What you should do ::
The records that follow need to be output exactly as they are.

Data for analysis ::
________________________

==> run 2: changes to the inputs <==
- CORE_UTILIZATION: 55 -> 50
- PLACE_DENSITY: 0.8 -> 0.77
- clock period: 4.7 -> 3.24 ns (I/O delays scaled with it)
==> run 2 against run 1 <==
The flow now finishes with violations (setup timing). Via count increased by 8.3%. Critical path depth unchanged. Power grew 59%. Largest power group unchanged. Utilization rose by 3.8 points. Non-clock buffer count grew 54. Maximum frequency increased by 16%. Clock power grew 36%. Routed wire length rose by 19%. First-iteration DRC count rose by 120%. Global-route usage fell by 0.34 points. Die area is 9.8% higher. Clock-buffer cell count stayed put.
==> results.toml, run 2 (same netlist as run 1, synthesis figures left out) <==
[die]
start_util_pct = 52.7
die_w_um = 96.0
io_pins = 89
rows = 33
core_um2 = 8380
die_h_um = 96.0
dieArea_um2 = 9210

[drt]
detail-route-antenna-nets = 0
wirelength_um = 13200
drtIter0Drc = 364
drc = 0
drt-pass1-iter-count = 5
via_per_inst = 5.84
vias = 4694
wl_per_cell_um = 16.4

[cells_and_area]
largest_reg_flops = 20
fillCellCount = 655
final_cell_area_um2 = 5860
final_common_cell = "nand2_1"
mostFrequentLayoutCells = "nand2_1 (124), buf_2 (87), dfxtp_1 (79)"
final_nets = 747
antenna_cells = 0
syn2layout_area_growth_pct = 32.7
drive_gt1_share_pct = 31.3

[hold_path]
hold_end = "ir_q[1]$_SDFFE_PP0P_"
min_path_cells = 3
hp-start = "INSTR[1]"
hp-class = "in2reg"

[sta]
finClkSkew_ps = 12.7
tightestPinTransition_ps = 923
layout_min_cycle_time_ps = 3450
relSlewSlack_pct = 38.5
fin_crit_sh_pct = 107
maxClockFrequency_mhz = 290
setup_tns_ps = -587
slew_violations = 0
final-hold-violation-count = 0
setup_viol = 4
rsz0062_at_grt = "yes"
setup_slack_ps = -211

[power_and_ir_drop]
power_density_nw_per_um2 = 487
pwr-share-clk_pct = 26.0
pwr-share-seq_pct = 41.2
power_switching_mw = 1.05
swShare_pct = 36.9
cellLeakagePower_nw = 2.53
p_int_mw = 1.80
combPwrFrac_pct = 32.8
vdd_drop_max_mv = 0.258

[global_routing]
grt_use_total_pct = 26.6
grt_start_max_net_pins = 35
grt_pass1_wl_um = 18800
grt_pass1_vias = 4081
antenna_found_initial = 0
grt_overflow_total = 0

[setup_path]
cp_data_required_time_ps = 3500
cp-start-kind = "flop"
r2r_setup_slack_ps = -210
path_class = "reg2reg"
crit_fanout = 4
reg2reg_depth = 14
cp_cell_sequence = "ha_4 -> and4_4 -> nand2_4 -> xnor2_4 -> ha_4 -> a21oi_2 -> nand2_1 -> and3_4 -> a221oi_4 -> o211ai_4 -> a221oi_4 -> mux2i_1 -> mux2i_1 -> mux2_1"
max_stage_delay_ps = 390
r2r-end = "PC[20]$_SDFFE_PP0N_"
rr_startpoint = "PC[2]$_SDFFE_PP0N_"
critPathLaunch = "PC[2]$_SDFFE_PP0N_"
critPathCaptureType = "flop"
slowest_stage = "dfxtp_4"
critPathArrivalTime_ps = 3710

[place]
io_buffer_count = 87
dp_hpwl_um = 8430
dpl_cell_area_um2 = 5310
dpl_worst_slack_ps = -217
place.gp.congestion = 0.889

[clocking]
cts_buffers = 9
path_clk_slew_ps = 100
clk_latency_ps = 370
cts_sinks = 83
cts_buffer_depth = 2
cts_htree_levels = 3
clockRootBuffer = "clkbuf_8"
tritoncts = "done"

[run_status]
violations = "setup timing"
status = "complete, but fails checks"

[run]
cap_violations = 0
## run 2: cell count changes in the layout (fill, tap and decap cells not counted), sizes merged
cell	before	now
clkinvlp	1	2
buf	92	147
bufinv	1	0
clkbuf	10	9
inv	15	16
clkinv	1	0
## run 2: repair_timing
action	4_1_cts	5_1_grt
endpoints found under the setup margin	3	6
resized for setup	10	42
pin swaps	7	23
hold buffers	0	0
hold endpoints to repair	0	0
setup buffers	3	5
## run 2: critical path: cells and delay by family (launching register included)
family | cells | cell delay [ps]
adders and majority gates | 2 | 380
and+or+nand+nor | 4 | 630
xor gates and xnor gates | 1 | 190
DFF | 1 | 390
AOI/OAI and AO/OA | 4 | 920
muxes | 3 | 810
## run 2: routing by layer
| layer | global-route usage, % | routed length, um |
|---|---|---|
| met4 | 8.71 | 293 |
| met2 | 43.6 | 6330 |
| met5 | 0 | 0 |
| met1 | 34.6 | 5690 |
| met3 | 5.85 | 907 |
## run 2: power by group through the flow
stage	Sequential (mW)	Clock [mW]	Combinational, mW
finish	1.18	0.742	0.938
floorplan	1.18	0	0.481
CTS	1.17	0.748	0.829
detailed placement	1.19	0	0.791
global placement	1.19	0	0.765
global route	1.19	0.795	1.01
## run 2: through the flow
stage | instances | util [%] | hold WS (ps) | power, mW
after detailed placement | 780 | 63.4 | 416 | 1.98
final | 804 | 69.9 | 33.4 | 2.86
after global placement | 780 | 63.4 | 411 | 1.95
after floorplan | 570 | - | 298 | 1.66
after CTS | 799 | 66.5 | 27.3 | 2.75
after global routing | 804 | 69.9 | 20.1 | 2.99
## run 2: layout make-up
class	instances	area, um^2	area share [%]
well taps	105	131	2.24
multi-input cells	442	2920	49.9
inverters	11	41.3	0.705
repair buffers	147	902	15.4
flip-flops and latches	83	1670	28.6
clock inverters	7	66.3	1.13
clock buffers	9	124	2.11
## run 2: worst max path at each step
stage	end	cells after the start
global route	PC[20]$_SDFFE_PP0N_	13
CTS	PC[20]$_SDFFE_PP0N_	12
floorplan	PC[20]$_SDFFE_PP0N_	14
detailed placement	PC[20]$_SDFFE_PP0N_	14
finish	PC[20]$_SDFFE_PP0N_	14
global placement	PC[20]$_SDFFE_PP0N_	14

________________________

Written solution ::
==> run 2: changes to the inputs <==
- CORE_UTILIZATION: 55 -> 50
- PLACE_DENSITY: 0.8 -> 0.77
- clock period: 4.7 -> 3.24 ns (I/O delays scaled with it)
==> run 2 against run 1 <==
The flow now finishes with violations (setup timing). Via count increased by 8.3%. Critical path depth unchanged. Power grew 59%. Largest power group unchanged. Utilization rose by 3.8 points. Non-clock buffer count grew 54. Maximum frequency increased by 16%. Clock power grew 36%. Routed wire length rose by 19%. First-iteration DRC count rose by 120%. Global-route usage fell by 0.34 points. Die area is 9.8% higher. Clock-buffer cell count stayed put.
==> results.toml, run 2 (same netlist as run 1, synthesis figures left out) <==
[die]
start_util_pct = 52.7
die_w_um = 96.0
io_pins = 89
rows = 33
core_um2 = 8380
die_h_um = 96.0
dieArea_um2 = 9210

[drt]
detail-route-antenna-nets = 0
wirelength_um = 13200
drtIter0Drc = 364
drc = 0
drt-pass1-iter-count = 5
via_per_inst = 5.84
vias = 4694
wl_per_cell_um = 16.4

[cells_and_area]
largest_reg_flops = 20
fillCellCount = 655
final_cell_area_um2 = 5860
final_common_cell = "nand2_1"
mostFrequentLayoutCells = "nand2_1 (124), buf_2 (87), dfxtp_1 (79)"
final_nets = 747
antenna_cells = 0
syn2layout_area_growth_pct = 32.7
drive_gt1_share_pct = 31.3

[hold_path]
hold_end = "ir_q[1]$_SDFFE_PP0P_"
min_path_cells = 3
hp-start = "INSTR[1]"
hp-class = "in2reg"

[sta]
finClkSkew_ps = 12.7
tightestPinTransition_ps = 923
layout_min_cycle_time_ps = 3450
relSlewSlack_pct = 38.5
fin_crit_sh_pct = 107
maxClockFrequency_mhz = 290
setup_tns_ps = -587
slew_violations = 0
final-hold-violation-count = 0
setup_viol = 4
rsz0062_at_grt = "yes"
setup_slack_ps = -211

[power_and_ir_drop]
power_density_nw_per_um2 = 487
pwr-share-clk_pct = 26.0
pwr-share-seq_pct = 41.2
power_switching_mw = 1.05
swShare_pct = 36.9
cellLeakagePower_nw = 2.53
p_int_mw = 1.80
combPwrFrac_pct = 32.8
vdd_drop_max_mv = 0.258

[global_routing]
grt_use_total_pct = 26.6
grt_start_max_net_pins = 35
grt_pass1_wl_um = 18800
grt_pass1_vias = 4081
antenna_found_initial = 0
grt_overflow_total = 0

[setup_path]
cp_data_required_time_ps = 3500
cp-start-kind = "flop"
r2r_setup_slack_ps = -210
path_class = "reg2reg"
crit_fanout = 4
reg2reg_depth = 14
cp_cell_sequence = "ha_4 -> and4_4 -> nand2_4 -> xnor2_4 -> ha_4 -> a21oi_2 -> nand2_1 -> and3_4 -> a221oi_4 -> o211ai_4 -> a221oi_4 -> mux2i_1 -> mux2i_1 -> mux2_1"
max_stage_delay_ps = 390
r2r-end = "PC[20]$_SDFFE_PP0N_"
rr_startpoint = "PC[2]$_SDFFE_PP0N_"
critPathLaunch = "PC[2]$_SDFFE_PP0N_"
critPathCaptureType = "flop"
slowest_stage = "dfxtp_4"
critPathArrivalTime_ps = 3710

[place]
io_buffer_count = 87
dp_hpwl_um = 8430
dpl_cell_area_um2 = 5310
dpl_worst_slack_ps = -217
place.gp.congestion = 0.889

[clocking]
cts_buffers = 9
path_clk_slew_ps = 100
clk_latency_ps = 370
cts_sinks = 83
cts_buffer_depth = 2
cts_htree_levels = 3
clockRootBuffer = "clkbuf_8"
tritoncts = "done"

[run_status]
violations = "setup timing"
status = "complete, but fails checks"

[run]
cap_violations = 0
## run 2: cell count changes in the layout (fill, tap and decap cells not counted), sizes merged
cell	before	now
clkinvlp	1	2
buf	92	147
bufinv	1	0
clkbuf	10	9
inv	15	16
clkinv	1	0
## run 2: repair_timing
action	4_1_cts	5_1_grt
endpoints found under the setup margin	3	6
resized for setup	10	42
pin swaps	7	23
hold buffers	0	0
hold endpoints to repair	0	0
setup buffers	3	5
## run 2: critical path: cells and delay by family (launching register included)
family | cells | cell delay [ps]
adders and majority gates | 2 | 380
and+or+nand+nor | 4 | 630
xor gates and xnor gates | 1 | 190
DFF | 1 | 390
AOI/OAI and AO/OA | 4 | 920
muxes | 3 | 810
## run 2: routing by layer
| layer | global-route usage, % | routed length, um |
|---|---|---|
| met4 | 8.71 | 293 |
| met2 | 43.6 | 6330 |
| met5 | 0 | 0 |
| met1 | 34.6 | 5690 |
| met3 | 5.85 | 907 |
## run 2: power by group through the flow
stage	Sequential (mW)	Clock [mW]	Combinational, mW
finish	1.18	0.742	0.938
floorplan	1.18	0	0.481
CTS	1.17	0.748	0.829
detailed placement	1.19	0	0.791
global placement	1.19	0	0.765
global route	1.19	0.795	1.01
## run 2: through the flow
stage | instances | util [%] | hold WS (ps) | power, mW
after detailed placement | 780 | 63.4 | 416 | 1.98
final | 804 | 69.9 | 33.4 | 2.86
after global placement | 780 | 63.4 | 411 | 1.95
after floorplan | 570 | - | 298 | 1.66
after CTS | 799 | 66.5 | 27.3 | 2.75
after global routing | 804 | 69.9 | 20.1 | 2.99
## run 2: layout make-up
class	instances	area, um^2	area share [%]
well taps	105	131	2.24
multi-input cells	442	2920	49.9
inverters	11	41.3	0.705
repair buffers	147	902	15.4
flip-flops and latches	83	1670	28.6
clock inverters	7	66.3	1.13
clock buffers	9	124	2.11
## run 2: worst max path at each step
stage	end	cells after the start
global route	PC[20]$_SDFFE_PP0N_	13
CTS	PC[20]$_SDFFE_PP0N_	12
floorplan	PC[20]$_SDFFE_PP0N_	14
detailed placement	PC[20]$_SDFFE_PP0N_	14
finish	PC[20]$_SDFFE_PP0N_	14
global placement	PC[20]$_SDFFE_PP0N_	14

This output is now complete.